*Supplied data:*
### src/aasp_shadow_ports.v
// aasp_shadow_ports.v - alternate access read and write paths for legacy ports
// assumes the legacy units present their saved words as inputs and take
// dma loads and a fast-tick flag as outputs; all inputs on clk_in
`timescale 1ns/1ps
`include "aasp_map.vh"
module aasp_shadow_ports (
  // clock and reset
  input  wire        clk_in,
  input  wire        arst_n_in,
  // mode
  input  wire        alternate_access_in,
  // host i/o port access
  input  wire [7:0]  io_addr_in,
  input  wire [7:0]  io_wdata_in,
  input  wire        io_rd_in,
  input  wire        io_wr_in,
  output reg  [7:0]  io_rdata_out,
  output reg         io_rvalid_out,
  // interrupt controller saved words, master then slave
  input  wire [7:0]  m_init_word_second_in,
  input  wire [7:0]  m_init_word_third_in,
  input  wire [7:0]  m_init_word_fourth_in,
  input  wire [7:0]  m_operation_word_first_in,
  input  wire [7:0]  m_operation_word_second_in,
  input  wire [7:0]  m_operation_word_third_in,
  input  wire [7:0]  s_init_word_second_in,
  input  wire [7:0]  s_init_word_third_in,
  input  wire [7:0]  s_init_word_fourth_in,
  input  wire [7:0]  s_operation_word_first_in,
  input  wire [7:0]  s_operation_word_second_in,
  input  wire [7:0]  s_operation_word_third_in,
  // timer state
  input  wire [5:0]  tmr0_status_in,
  input  wire [15:0] tmr0_base_count_in,
  input  wire [5:0]  tmr2_status_in,
  input  wire [15:0] tmr2_base_count_in,
  output reg         tmr_fast_tick_out,
  // rtc index and nmi
  input  wire        nmi_enable_in,
  input  wire [6:0]  rtc_index_in,
  // dma status restore and base/current mirror
  output reg  [7:0]  dma_status_lo_out,
  output reg         dma_status_lo_load_out,
  output reg  [7:0]  dma_status_hi_out,
  output reg         dma_status_hi_load_out,
  input  wire        dma_base_wr_in,
  output wire        dma_current_wr_out
);
  // session tracking and port decode
  reg        alt_q;
  reg        tmr_read_q;
  wire       alt_rise;
  wire       alt_fall;
  wire       rd_alt;
  wire       wr_alt;
  wire       wr_norm;
  wire       sel_int;
  wire       sel_tmr0;
  wire       sel_tmr2;
  wire       sel_dma_lo;
  wire       sel_dma_hi;
  wire       rd_int;
  wire       rd_tmr0;
  wire       rd_tmr_any;
  // read step counters and the index the mux uses
  wire [3:0] int_step;
  wire [2:0] tmr_step;
  wire [3:0] int_idx;
  wire [2:0] tmr_idx;
  // saved words with reserved bits forced
  wire [7:0] m_iw2_fix;
  wire [7:0] m_iw4_fix;
  wire [7:0] m_ow2_fix;
  wire [7:0] m_ow3_fix;
  wire [7:0] s_iw2_fix;
  wire [7:0] s_iw4_fix;
  wire [7:0] s_ow2_fix;
  wire [7:0] s_ow3_fix;
  reg  [7:0] rdata_d;

  assign alt_rise   = alternate_access_in & ~alt_q;
  assign alt_fall   = ~alternate_access_in & alt_q;
  assign rd_alt     = io_rd_in & alternate_access_in;
  assign wr_alt     = io_wr_in & alternate_access_in;
  assign wr_norm    = io_wr_in & ~alternate_access_in;

  assign sel_int    = (io_addr_in == `AASP_ADDR_INT_MASTER);
  assign sel_tmr0   = (io_addr_in == `AASP_ADDR_TMR_CNT0);
  assign sel_tmr2   = (io_addr_in == `AASP_ADDR_TMR_CNT2);
  assign sel_dma_lo = (io_addr_in == `AASP_ADDR_DMA_STS_LO);
  assign sel_dma_hi = (io_addr_in == `AASP_ADDR_DMA_STS_HI);

  assign rd_int     = rd_alt & sel_int;
  assign rd_tmr0    = rd_alt & sel_tmr0;
  assign rd_tmr_any = rd_alt & (sel_tmr0 | sel_tmr2);

  aasp_seq_counter #(.WIDTH(4), .LAST(`AASP_INT_SEQ_LEN - 1)) u_int_seq (
    .clk_in    (clk_in),
    .arst_n_in (arst_n_in),
    .clear_in  (alt_rise),
    .step_in   (rd_int),
    .count_out (int_step)
  );
  aasp_seq_counter #(.WIDTH(3), .LAST(`AASP_TMR_SEQ_LEN - 1)) u_tmr_seq (
    .clk_in    (clk_in),
    .arst_n_in (arst_n_in),
    .clear_in  (alt_rise),
    .step_in   (rd_tmr0),
    .count_out (tmr_step)
  );
  // a read on the entry edge already sees step 0
  assign int_idx    = alt_rise ? 4'h0 : int_step;
  assign tmr_idx    = alt_rise ? 3'h0 : tmr_step;

  // reserved bits forced on readback
  function [7:0] fix_iw2;
    input [7:0] v;
    fix_iw2 = {v[7:3], 3'h0};
  endfunction
  function [7:0] fix_iw4;
    input [7:0] v;
    fix_iw4 = {3'h0, v[4], 2'h0, v[1], 1'b0};
  endfunction
  function [7:0] fix_ow2;
    input [7:0] v;
    fix_ow2 = {v[7:5], 2'h0, v[2:0]};
  endfunction
  function [7:0] fix_ow3;
    input [7:0] v;
    fix_ow3 = {1'b0, v[6], v[6], `AASP_OPW3_PATTERN, v[2:0]};
  endfunction

  assign m_iw2_fix = fix_iw2(m_init_word_second_in);
  assign m_iw4_fix = fix_iw4(m_init_word_fourth_in);
  assign m_ow2_fix = fix_ow2(m_operation_word_second_in);
  assign m_ow3_fix = fix_ow3(m_operation_word_third_in);
  assign s_iw2_fix = fix_iw2(s_init_word_second_in);
  assign s_iw4_fix = fix_iw4(s_init_word_fourth_in);
  assign s_ow2_fix = fix_ow2(s_operation_word_second_in);
  assign s_ow3_fix = fix_ow3(s_operation_word_third_in);

  always @* begin
    rdata_d = 8'h00;
    case (io_addr_in)
      `AASP_ADDR_INT_MASTER: begin
        case (int_idx)
          4'h0:    rdata_d = m_iw2_fix;
          4'h1:    rdata_d = m_init_word_third_in;
          4'h2:    rdata_d = m_iw4_fix;
          4'h3:    rdata_d = m_operation_word_first_in;
          4'h4:    rdata_d = m_ow2_fix;
          4'h5:    rdata_d = m_ow3_fix;
          4'h6:    rdata_d = s_iw2_fix;
          4'h7:    rdata_d = s_init_word_third_in;
          4'h8:    rdata_d = s_iw4_fix;
          4'h9:    rdata_d = s_operation_word_first_in;
          4'ha:    rdata_d = s_ow2_fix;
          4'hb:    rdata_d = s_ow3_fix;
          default: rdata_d = 8'h00;
        endcase
      end
      `AASP_ADDR_TMR_CNT0: begin
        case (tmr_idx)
          3'h0:    rdata_d = {2'h0, tmr0_status_in};
          3'h1:    rdata_d = tmr0_base_count_in[7:0];
          3'h2:    rdata_d = tmr0_base_count_in[15:8];
          3'h5:    rdata_d = tmr2_base_count_in[7:0];
          3'h6:    rdata_d = tmr2_base_count_in[15:8];
          default: rdata_d = 8'h00;
        endcase
      end
      `AASP_ADDR_TMR_CNT2: rdata_d = {2'h0, tmr2_status_in};
      `AASP_ADDR_RTC_INDEX: rdata_d = {nmi_enable_in, rtc_index_in};
      default: rdata_d = 8'h00;
    endcase
  end

  // session state: entry edge and timer reads seen
  always @(posedge clk_in or negedge arst_n_in) begin
    if (!arst_n_in) begin
      alt_q      <= 1'b0;
      tmr_read_q <= 1'b0;
    end else begin
      alt_q      <= alternate_access_in;
      // a timer read on the entry edge still counts for this session
      tmr_read_q <= (tmr_read_q & ~alt_rise) | rd_tmr_any;
    end
  end

  // read answer, one cycle after the strobe
  always @(posedge clk_in or negedge arst_n_in) begin
    if (!arst_n_in) begin
      io_rvalid_out <= 1'b0;
      io_rdata_out  <= 8'h00;
    end else begin
      io_rvalid_out <= rd_alt;
      if (rd_alt) begin
        io_rdata_out <= rdata_d;
      end
    end
  end

  // fast tick after exit from a session with timer reads, until the timer is reprogrammed
  always @(posedge clk_in or negedge arst_n_in) begin
    if (!arst_n_in) begin
      tmr_fast_tick_out <= 1'b0;
    end else if (alt_fall & tmr_read_q) begin
      tmr_fast_tick_out <= 1'b1;
    end else if (wr_norm & (sel_tmr0 | sel_tmr2)) begin
      // reprogramming restores the normal period
      tmr_fast_tick_out <= 1'b0;
    end
  end

  // low channel status restore, alternate mode only
  always @(posedge clk_in or negedge arst_n_in) begin
    if (!arst_n_in) begin
      dma_status_lo_out      <= 8'h00;
      dma_status_lo_load_out <= 1'b0;
    end else begin
      dma_status_lo_load_out <= wr_alt & sel_dma_lo;
      if (wr_alt & sel_dma_lo) begin
        dma_status_lo_out <= io_wdata_in;
      end
    end
  end

  // high channel status restore, alternate mode only
  always @(posedge clk_in or negedge arst_n_in) begin
    if (!arst_n_in) begin
      dma_status_hi_out      <= 8'h00;
      dma_status_hi_load_out <= 1'b0;
    end else begin
      dma_status_hi_load_out <= wr_alt & sel_dma_hi;
      if (wr_alt & sel_dma_hi) begin
        dma_status_hi_out <= io_wdata_in;
      end
    end
  end

  // base writes mirror to current only outside alternate mode
  assign dma_current_wr_out = dma_base_wr_in & ~alternate_access_in;
endmodule // aasp_shadow_ports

*What this task involves:* Only the lines from the first line of the material above through the line that contains "master then slave" should be quoted, each one exactly.

*Reply:*
### src/aasp_shadow_ports.v
// aasp_shadow_ports.v - alternate access read and write paths for legacy ports
// assumes the legacy units present their saved words as inputs and take
// dma loads and a fast-tick flag as outputs; all inputs on clk_in
`timescale 1ns/1ps
`include "aasp_map.vh"
module aasp_shadow_ports (
  // clock and reset
  input  wire        clk_in,
  input  wire        arst_n_in,
  // mode
  input  wire        alternate_access_in,
  // host i/o port access
  input  wire [7:0]  io_addr_in,
  input  wire [7:0]  io_wdata_in,
  input  wire        io_rd_in,
  input  wire        io_wr_in,
  output reg  [7:0]  io_rdata_out,
  output reg         io_rvalid_out,
  // interrupt controller saved words, master then slave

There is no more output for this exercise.